At least five white orcas have been spotted in the north-west Pacific in a sign that they could be becoming dangerously inbred, researchers have said.
Killer whales, as they are also known, are usually black and white but white ones have occasionally been seen before.
However, they are usually lone, immature animals and it is thought they have a tendency to die young as the trait can be associated with health problems.
Now researchers are concerned that at least one group of the apex predators are starting to struggle after between five and eight white orcas were seen in August last year off Russia's Kuril Islands, north of Japan.
Their findings have just been revealed in an academic paper in the journal Aquatic Mammals.
Erich Hoyt, who works with the Far East Russia Orca Project and who spotted Iceberg in 2010 and 2015, told The Independent their most significant finding was the number of white orcas in the group.

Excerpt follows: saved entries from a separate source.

<file path="src/rtl/dmem_pkg.sv">
// Shared types for the data memory controller.
//   state_t    : controller FSM states (CLEAR sweeps the array, IDLE serves requests)
//   dmem_rsp_t : response bundle {valid, err, rdata}; rdata width follows RSP_DATA_W,
//                which matches the controller's default DATA_W.
package dmem_pkg;
  localparam int RSP_DATA_W = 16;

  typedef enum logic {
    CLEAR = 1'b0,
    IDLE  = 1'b1
  } state_t;

  typedef struct packed {
    logic                  valid;
    logic                  err;
    logic [RSP_DATA_W-1:0] rdata;
  } dmem_rsp_t;
endpackage

</file>
<file path="src/rtl/dmem_array.sv">
// DEPTH x DATA_W storage with one synchronous byte-enable write port and one
// synchronous read port.
//   clk          : rising-edge clock
//   we/waddr     : write strobe and word address
//   wbe/wdata    : byte enables (bit k -> bits [8k+7:8k]) and write data
//   re/raddr     : read strobe and word address
//   rdata        : registered read data, updated only on edges with re=1
module dmem_array #(
  parameter int DATA_W = 16,
  parameter int DEPTH  = 64,
  parameter int BE_W   = DATA_W / 8,
  parameter int IW     = (DEPTH > 1) ? $clog2(DEPTH) : 1
) (
  input  logic              clk,
  input  logic              we,
  input  logic [IW-1:0]     waddr,
  input  logic [BE_W-1:0]   wbe,
  input  logic [DATA_W-1:0] wdata,
  input  logic              re,
  input  logic [IW-1:0]     raddr,
  output logic [DATA_W-1:0] rdata
);
  logic [DATA_W-1:0] mem [DEPTH];

  always_ff @(posedge clk) begin
    if (we) begin
      for (int k = 0; k < BE_W; k++) begin
        if (wbe[k]) mem[waddr][8*k +: 8] <= wdata[8*k +: 8];
      end
    end
    if (re) rdata <= mem[raddr];
  end
endmodule

</file>
<file path="src/rtl/data_memory_ctrl.sv">
// Data memory controller for the load/store path: valid/ready request port,
// 1-cycle registered response, out-of-range reporting and a one-word-per-cycle
// clear engine that runs after reset and on request.
//   clk, reset            : clock, synchronous active-high reset
//   clear                 : start a full zero-clear (taken only in IDLE)
//   req_valid/req_ready   : request handshake; req_ready = IDLE && !clear
//   req_we/addr/wdata/be  : request fields
//   rsp_valid/rdata/err   : one-cycle response pulse; rdata/err held between responses
//   busy                  : clear in progress
module data_memory_ctrl
  import dmem_pkg::*;
#(
  parameter int DATA_W = 16,
  parameter int ADDR_W = 8,
  parameter int DEPTH  = 64,
  localparam int BE_W  = DATA_W / 8
) (
  input  logic              clk,
  input  logic              reset,
  input  logic              clear,
  input  logic              req_valid,
  output logic              req_ready,
  input  logic              req_we,
  input  logic [ADDR_W-1:0] req_addr,
  input  logic [DATA_W-1:0] req_wdata,
  input  logic [BE_W-1:0]   req_be,
  output logic              rsp_valid,
  output logic [DATA_W-1:0] rsp_rdata,
  output logic              rsp_err,
  output logic              busy
);
  localparam int IW = (DEPTH > 1) ? $clog2(DEPTH) : 1;

  state_t            state, state_nxt;
  logic [IW-1:0]     ptr;
  logic              accept, in_range, last;
  logic              wr_en, rd_en;
  logic [IW-1:0]     wr_addr;
  logic [BE_W-1:0]   wr_be;
  logic [DATA_W-1:0] wr_data;
  logic [DATA_W-1:0] arr_rdata;
  logic              vld_q, err_q, rd_q;
  dmem_rsp_t         rsp;

  // Extra leading zero so DEPTH == 2**ADDR_W still compares correctly.
  assign in_range = {1'b0, req_addr} < (ADDR_W+1)'(DEPTH);
  assign accept   = req_valid && req_ready;
  assign last     = (ptr == IW'(DEPTH - 1));

  always_comb begin
    state_nxt = state;
    req_ready = 1'b0;
    busy      = 1'b0;
    wr_en     = 1'b0;
    wr_addr   = req_addr[IW-1:0];
    wr_be     = req_be;
    wr_data   = req_wdata;
    rd_en     = 1'b0;
    case (state)
      CLEAR: begin
        busy    = 1'b1;
        wr_en   = !reset;
        wr_addr = ptr;
        wr_be   = '1;
        wr_data = '0;
        if (last) state_nxt = IDLE;
      end
      IDLE: begin
        req_ready = !clear;
        if (clear) state_nxt = CLEAR;
        // Out-of-range requests never touch the array; reset blocks commits.
        wr_en = accept && req_we && in_range && !reset;
        rd_en = accept && !req_we && in_range;
      end
      default: state_nxt = CLEAR;
    endcase
  end

  always_ff @(posedge clk) begin
    if (reset) begin
      state <= CLEAR;
      ptr   <= '0;
    end else begin
      state <= state_nxt;
      // Pointer parks at 0 outside CLEAR so the next sweep starts there.
      if (state == CLEAR && !last) ptr <= ptr + 1'b1;
      else                         ptr <= '0;
    end
  end

  // rd_q remembers whether the held response came from the array, so writes
  // and errors present zero data without a second data register.
  always_ff @(posedge clk) begin
    if (reset) begin
      vld_q <= 1'b0;
      err_q <= 1'b0;
      rd_q  <= 1'b0;
    end else begin
      vld_q <= accept;
      if (accept) begin
        err_q <= !in_range;
        rd_q  <= !req_we && in_range;
      end
    end
  end

  dmem_array #(.DATA_W(DATA_W), .DEPTH(DEPTH), .BE_W(BE_W), .IW(IW)) u_array (
    .clk   (clk),
    .we    (wr_en),
    .waddr (wr_addr),
    .wbe   (wr_be),
    .wdata (wr_data),
    .re    (rd_en),
    .raddr (req_addr[IW-1:0]),
    .rdata (arr_rdata)
  );

  always_comb begin
    rsp.valid = vld_q;
    rsp.err   = err_q;
    rsp.rdata = rd_q ? arr_rdata : '0;
  end

  assign rsp_valid = rsp.valid;
  assign rsp_err   = rsp.err;
  assign rsp_rdata = rsp.rdata;
endmodule

</file>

Normally, he said, they were "quite rare" and researchers in the Antarctic, where there are tens of thousands of killer whales, might never have seen one.
"To have five – or up to eight – in one area of the Russian north-western Pacific, is an indication that there may well be inbreeding issues there," said Mr Hoyt, who is a member of specialist cetacean group at the International Union for Conservation of Nature (IUCN) and also a senior research fellow with the UK-based group Whale and Dolphin Conservation.
It is not clear whether they are albino orcas or if the colouring is for some other reason.
Mr Hoyt said while there were thought to be a total of perhaps 50,000 orcas around the world, they tended to live in breeding groups ranging from a few dozen to 600 or 700.
"If a few females are captured for aquariums or knocked down for other reasons, then you can really put the breeding unit in jeopardy," he said.
"I think all large predators are in trouble on this planet because we are sort of squeezing them from all angles.
"They are not treated as an endangered species by the IUCN Red List but that's mostly because they haven't been evaluated."
Chemical pollutants, such as PCBs from widespread plastic rubbish in the oceans, are a particular problem.
Plants grow on plastic, it is consumed by marine life and then concentrates in animals higher up the food chain, with top predators like orcas the most severely affected.
"Killer whales are the most contaminated species on Earth," Mr Hoyt said.
But one white male is believed to be at least 22 as he was already mature when he was last spotted in 2010.
Named Iceberg, his relatively advanced years are cause for some hope.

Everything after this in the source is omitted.